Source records
>>

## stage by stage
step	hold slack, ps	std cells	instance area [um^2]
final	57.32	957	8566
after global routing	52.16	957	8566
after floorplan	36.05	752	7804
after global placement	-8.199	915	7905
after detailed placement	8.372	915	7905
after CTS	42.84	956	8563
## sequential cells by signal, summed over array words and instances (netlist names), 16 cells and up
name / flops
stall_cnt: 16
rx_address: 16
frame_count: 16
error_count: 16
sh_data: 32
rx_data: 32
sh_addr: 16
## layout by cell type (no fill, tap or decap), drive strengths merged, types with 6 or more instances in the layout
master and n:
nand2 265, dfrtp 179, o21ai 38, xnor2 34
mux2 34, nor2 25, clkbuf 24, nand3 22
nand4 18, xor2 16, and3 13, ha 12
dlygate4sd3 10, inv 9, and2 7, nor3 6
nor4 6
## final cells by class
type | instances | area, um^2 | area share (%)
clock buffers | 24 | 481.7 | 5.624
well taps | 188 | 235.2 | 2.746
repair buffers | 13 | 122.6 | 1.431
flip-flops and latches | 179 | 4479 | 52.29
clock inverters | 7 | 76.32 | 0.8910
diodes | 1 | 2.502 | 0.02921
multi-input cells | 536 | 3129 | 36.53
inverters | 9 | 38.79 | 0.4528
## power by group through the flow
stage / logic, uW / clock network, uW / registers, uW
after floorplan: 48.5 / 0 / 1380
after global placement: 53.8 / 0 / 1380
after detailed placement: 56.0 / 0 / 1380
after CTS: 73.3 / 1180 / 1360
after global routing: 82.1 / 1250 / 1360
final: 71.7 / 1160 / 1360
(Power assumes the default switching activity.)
===== src/rtl/bist_watchdog.sv =====
// Per-test watchdog: counts enabled cycles since clear, flags expiry at TIMEOUT-1.
module bist_watchdog #(
  parameter  int unsigned TIMEOUT = 1000,
  localparam int unsigned CntW    = $clog2(TIMEOUT)
) (
  input  logic clk,
  input  logic rst,
  input  logic clear,
  input  logic enable,
  output logic expired
);

  localparam logic [CntW-1:0] CntMax = CntW'(TIMEOUT - 1);

  logic [CntW-1:0] cnt_q, cnt_d;

  always_comb begin
    cnt_d = cnt_q;
    if (clear) begin
      cnt_d = '0;
    end else if (enable && (cnt_q != CntMax)) begin
      cnt_d = cnt_q + CntW'(1);
    end
  end

  always_ff @(posedge clk) begin
    if (rst) begin
      cnt_q <= '0;
    end else begin
      cnt_q <= cnt_d;
    end
  end

  assign expired = enable && (cnt_q == CntMax);

endmodule


===== src/rtl/bist_sequencer.sv =====
// Runs sub-test engines in order, sums their error counts and reports pass/fail.
// Optional BIST_SKIP_MASK_EN adds a skip_mask input that bypasses selected tests.
module bist_sequencer
  import bist_pkg::*;
#(
  parameter  int unsigned NUM_TESTS   = 10,
  parameter  int unsigned ERR_WIDTH   = DefaultErrWidth,
  parameter  int unsigned TOTAL_WIDTH = DefaultTotalWidth,
  parameter  int unsigned TIMEOUT     = 1000,
  localparam int unsigned IdxW        = (NUM_TESTS > 1) ? $clog2(NUM_TESTS) : 1
) (
  input  logic                           clk,
  input  logic                           rst,
  input  logic                           start,
  output logic [NUM_TESTS-1:0]           test_start,
  input  logic [NUM_TESTS-1:0]           test_done,
  input  logic [NUM_TESTS*ERR_WIDTH-1:0] test_err,
`ifdef BIST_SKIP_MASK_EN
  input  logic [NUM_TESTS-1:0]           skip_mask,
`endif
  output logic                           busy,
  output logic                           run_done,
  output logic                           pass,
  output logic [TOTAL_WIDTH-1:0]         total_errors,
  output logic                           timed_out,
  output logic [IdxW-1:0]                cur_test
);

  bist_state_e            state_q, state_d;
  logic [IdxW-1:0]        cur_q, cur_d;
  logic [TOTAL_WIDTH-1:0] total_q, total_d;
  logic [ERR_WIDTH-1:0]   err_q, err_d;
  logic                   timed_out_q, timed_out_d;
  logic                   pass_q, pass_d;
  logic                   wd_expired;

  logic [IdxW-1:0] first_idx, next_idx;
  logic            first_ok, next_ok;

  bist_watchdog #(
    .TIMEOUT(TIMEOUT)
  ) u_watchdog (
    .clk    (clk),
    .rst    (rst),
    .clear  (state_q == StLaunch),
    .enable (state_q == StWait),
    .expired(wd_expired)
  );

`ifdef BIST_SKIP_MASK_EN
  // Lowest runnable index overall, and lowest runnable index above the current one.
  always_comb begin
    first_idx = '0;
    first_ok  = 1'b0;
    next_idx  = '0;
    next_ok   = 1'b0;
    for (int i = NUM_TESTS - 1; i >= 0; i--) begin
      if (!skip_mask[i]) begin
        first_idx = IdxW'(i);
        first_ok  = 1'b1;
        if (i > int'(cur_q)) begin
          next_idx = IdxW'(i);
          next_ok  = 1'b1;
        end
      end
    end
  end
`else
  assign first_idx = '0;
  assign first_ok  = 1'b1;
  assign next_idx  = cur_q + IdxW'(1);
  assign next_ok   = (cur_q != IdxW'(NUM_TESTS - 1));
`endif

  always_comb begin
    state_d     = state_q;
    cur_d       = cur_q;
    total_d     = total_q;
    err_d       = err_q;
    timed_out_d = timed_out_q;
    pass_d      = pass_q;
    test_start  = '0;
    unique case (state_q)
      StIdle: begin
        if (start) begin
          total_d     = '0;
          timed_out_d = 1'b0;
          pass_d      = 1'b0;
          cur_d       = first_ok ? first_idx : '0;
          state_d     = first_ok ? StLaunch : StFinish;
        end
      end
      StLaunch: begin
        test_start[cur_q] = 1'b1;
        state_d           = StWait;
      end
      StWait: begin
        // A done arriving on the expiry cycle takes priority over the timeout.
        if (test_done[cur_q]) begin
          err_d   = test_err[cur_q*ERR_WIDTH +: ERR_WIDTH];
          state_d = StAccum;
        end else if (wd_expired) begin
          total_d     = TOTAL_WIDTH'(sat_add(64'(total_q), 64'(1), TOTAL_WIDTH));
          timed_out_d = 1'b1;
          state_d     = StFinish;
        end
      end
      StAccum: begin
        total_d = TOTAL_WIDTH'(sat_add(64'(total_q), 64'(err_q), TOTAL_WIDTH));
        if (next_ok) begin
          cur_d   = next_idx;
          state_d = StLaunch;
        end else begin
          state_d = StFinish;
        end
      end
      StFinish: begin
        state_d = StIdle;
      end
      default: begin
        state_d = StIdle;
      end
    endcase
    // Verdict is registered on entry to FINISH so it is valid alongside run_done.
    if ((state_d == StFinish) && (state_q != StFinish)) begin
      pass_d = (total_d == '0);
    end
  end

  always_ff @(posedge clk) begin
    if (rst) begin
      state_q     <= StIdle;
      cur_q       <= '0;
      total_q     <= '0;
      err_q       <= '0;
      timed_out_q <= 1'b0;
      pass_q      <= 1'b0;
    end else begin
      state_q     <= state_d;
      cur_q       <= cur_d;
      total_q     <= total_d;
      err_q       <= err_d;
      timed_out_q <= timed_out_d;
      pass_q      <= pass_d;
    end
  end

  assign busy         = (state_q != StIdle);
  assign run_done     = (state_q == StFinish);
  assign pass         = pass_q;
  assign total_errors = total_q;
  assign timed_out    = timed_out_q;
  assign cur_test     = cur_q;

endmodule
==> src/rtl/seq_control_unit.sv <==
// seq_control_unit: one-hot pipeline sequencer with stall, flush, halt/resume and retired-instruction counter
module seq_control_unit #(
    parameter int NUM_STAGES = 3,
    parameter int INCR_STAGE = 1,
    parameter int CNT_WIDTH  = 16
) (
    input  logic                  clk,
    input  logic                  rst,
    input  logic [NUM_STAGES-1:0] stage_ready,
    input  logic                  flush,
    input  logic                  halt_req,
    output logic [NUM_STAGES-1:0] stage_en,
    output logic                  incr_pc,
    output logic                  instr_done,
    output logic                  halted,
    output logic [CNT_WIDTH-1:0]  retired_count,
    output logic [NUM_STAGES:0]   dbg_state
);
    localparam int SW = NUM_STAGES + 1;
    localparam logic [SW-1:0] S0   = SW'(1);
    localparam logic [SW-1:0] HALT = SW'(1) << NUM_STAGES;

    logic [SW-1:0] state, state_nxt;
    logic legal, adv, last;

    // State register; reset parks the unit at fetch
    always_ff @(posedge clk) begin
        if (rst) state <= S0;
        else     state <= state_nxt;
    end

    // Next state: illegal recovery, halt exit, flush, then advance/stall
    always_comb begin
        legal = (state != '0) && ((state & (state - SW'(1))) == '0);
        adv   = legal && |(state[NUM_STAGES-1:0] & stage_ready);
        last  = state[NUM_STAGES-1];
        state_nxt = !legal             ? S0 :
                    state[NUM_STAGES]  ? (halt_req ? HALT : S0) :
                    flush              ? S0 :
                    !adv               ? state :
                    last               ? (halt_req ? HALT : S0) :
                                         state << 1;
    end

    // Outputs: enables mirror the state, strobes only on a clean completion
    always_comb begin
        stage_en   = state[NUM_STAGES-1:0];
        halted     = state[NUM_STAGES];
        dbg_state  = state;
        incr_pc    = !rst && legal && !flush && state[INCR_STAGE] && stage_ready[INCR_STAGE];
        instr_done = !rst && legal && !flush && state[NUM_STAGES-1] && stage_ready[NUM_STAGES-1];
    end

    // Retired-instruction counter, wraps naturally
    always_ff @(posedge clk) begin
        if (rst)             retired_count <= '0;
        else if (instr_done) retired_count <= retired_count + CNT_WIDTH'(1);
    end
endmodule

==> config.mk <==
export PLATFORM = sky130hd
export DESIGN_NAME = seq_control_unit
export DESIGN_NICKNAME = d
export VERILOG_FILES = /design/src/rtl/seq_control_unit.sv
export SDC_FILE = /design/constraint.sdc
export NUM_CORES = 1
export LEC_CHECK = 0
export CELL_PAD_IN_SITES_DETAIL_PLACEMENT = 1
export CELL_PAD_IN_SITES_GLOBAL_PLACEMENT = 1
export CORE_UTILIZATION = 35
export DETAILED_ROUTE_END_ITERATION = 7
export HOLD_SLACK_MARGIN = 0.12
export MAX_ROUTING_LAYER = met4
export PLACE_DENSITY_LB_ADDON = 0.1
export SLEW_MARGIN = 20
export SYNTH_ARGS = -nofsm -noshare
export SYNTH_HDL_FRONTEND = slang
export SYNTH_SLANG_ARGS = --single-unit
==> constraint.sdc <==
create_clock -name clk -period 5 [get_ports clk]
set_input_delay 0.5 -clock clk [delete_from_list [all_inputs] [get_ports clk]]
set_output_delay 0.5 -clock clk [all_outputs]
set_load 0.005 [all_outputs]
==> results_dict.tcl, run 1 <==
set metrics [dict create \
    drc 2 \
    n_fill_cell 359 \
    p_per_area_mw_per_mm2 201 \
    synth-async-reset-ratio 0 \
    cp_data_required_time_ns 4.50 \
    cts_setup_buffers 0 \
    syn_nets 143 \
    internal_power_uw 218 \
    ctsResizeCount 0 \
    syn_to_final_growth_pct 30.3 \
    cts_max_path_buffers 2 \
    cp-startpoint "rst" \
    gp_congestion 0.774 \
    antenna_left 0 \
    die_h_um 58.0 \
    period_minus_slack_ns 3.03 \
    clockRootBuffer "clkbuf_4" \
    yosysTopAreaCell "dfxtp_1" \
    layout-drive-gt1-share 0.0566 \
    cp.arrival_ns 2.53 \
    critical_path_class "primary input to primary output" \
    combPwrFrac 0.092 \
    insertion_delay_ns 0.31 \
    first_global_vias 1005 \
    dieArea_mm2 0.00336 \
    violations "design-rule violations" \
    min_from "retired_count[10]" \
    rows 19 \
    hold_viol 0 \
    yosysMostFrequentCell "dfxtp_1" \
    clock_sinks 20 \
    hp-class "register to register" \
    place_inst 186 \
    dr.pass1.iters 6 \
    reg2reg_slack_ns 2.65 \
    antenna_found_initial 0 \
    wirelength_um 2820 \
    portBuffers 32 \
    leakage_uw 0.000449 \
    place_area_mm2 0.00139 \
    fin_tns_setup_ns 0 \
    hold_depth 2 \
    initial_core_util 0.384 \
    grt_use_total 0.190 \
    seq_area_um2 400 \
    pwr-share-seq 0.567 \
    regToRegEndpoint "retired_count[15]" \
    cp_max_fo 23 \
    drt_iter0_drc 31 \
    synth.area.top_cells "dfxtp_1, a21oi_1, o21ai_0" \
    fin_nets 168 \
    rsz0062_at_grt "false" \
    route.met2.wl_um 1240 \
    grt_max_degree 24 \
    cts_hold_buffers 0 \
    grt_first_pass_wirelength_um 4800 \
    vias_per_cell 5.64 \
    routed-wl-met3_um 93 \
    sw_frac_of_total 0.242 \
    grt_overflow 0 \
    tightestPinTransition_ns 0.787 \
    fin_cells 190 \
    top_layer_used "met4" \
    status "finished with violations" \
    rr_worst_depth 4 \
    clock-skew-final_ns 0.00622 \
    numCtsBuffers 3 \
    slew_headroom 0.474 \
    synth_commonest_cells "dfxtp_1, a21oi_1, nor2_1, o21ai_0, nand2_1" \
    synth_top_area_share 0.365 \
    ys_seq_elements 20 \
    synth_area_mm2 0.00110 \
    ys.flop_type "dfxtp_1" \
    vdd_drop_max_mv 0.104 \
    ioPinCount 33 \
    yosysWarnings 0 \
    fin_util 0.500 \
    hpwl_um 2090 \
    max_freq_mhz 330 \
    p_switching_uw 69.5 \
    design_area_mm2 0.00143 \
    drv_slew 0 \
    path_clk_slew_ns 0.12 \
    core-area_mm2 0.00285 \
    hold_end "retired_count[10]" \
    r2r_start "dbg_state[2]" \
    p_clk_frac 0.341 \
    ys_seq_area_frac 0.365 \
    drv_cap 0 \
    finalSetupViolCount 0 \
    cts_tree "yes" \
    h-tree-depth 1 \
    critPathLaunchType "primary input" \
    post-route-period-util 0.606 \
    die_w_um 58.0 \
    syn_inst 135 \
    yosysUniqueCellTypes 33 \
    wl_per_cell_um 14.9 \
    synth_edf_count 0 \
    cp-end-kind "primary output" \
    vias 1071 \
    wl_met1_um 1470 \
    antenna_cells 0 \
    postSynthAreaPerCell_um2 8.12 \
    multi_input_area_um2 606 \
]
[worst max-delay path, cell delays in order]
cell and delay [ns]:
clkdlybuf4s50_1 0.81, or2_2 0.51, nor3_1 0.18, clkdlybuf4s50_1 0.52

<<

All lines in the data above from the one with "flip-flops and latches | 179 | 4479 | 52.29" through the one with "final: 71.7 / 1160 / 1360" must be repeated exactly, and no others.

flip-flops and latches | 179 | 4479 | 52.29
clock inverters | 7 | 76.32 | 0.8910
diodes | 1 | 2.502 | 0.02921
multi-input cells | 536 | 3129 | 36.53
inverters | 9 | 38.79 | 0.4528
## power by group through the flow
stage / logic, uW / clock network, uW / registers, uW
after floorplan: 48.5 / 0 / 1380
after global placement: 53.8 / 0 / 1380
after detailed placement: 56.0 / 0 / 1380
after CTS: 73.3 / 1180 / 1360
after global routing: 82.1 / 1250 / 1360
final: 71.7 / 1160 / 1360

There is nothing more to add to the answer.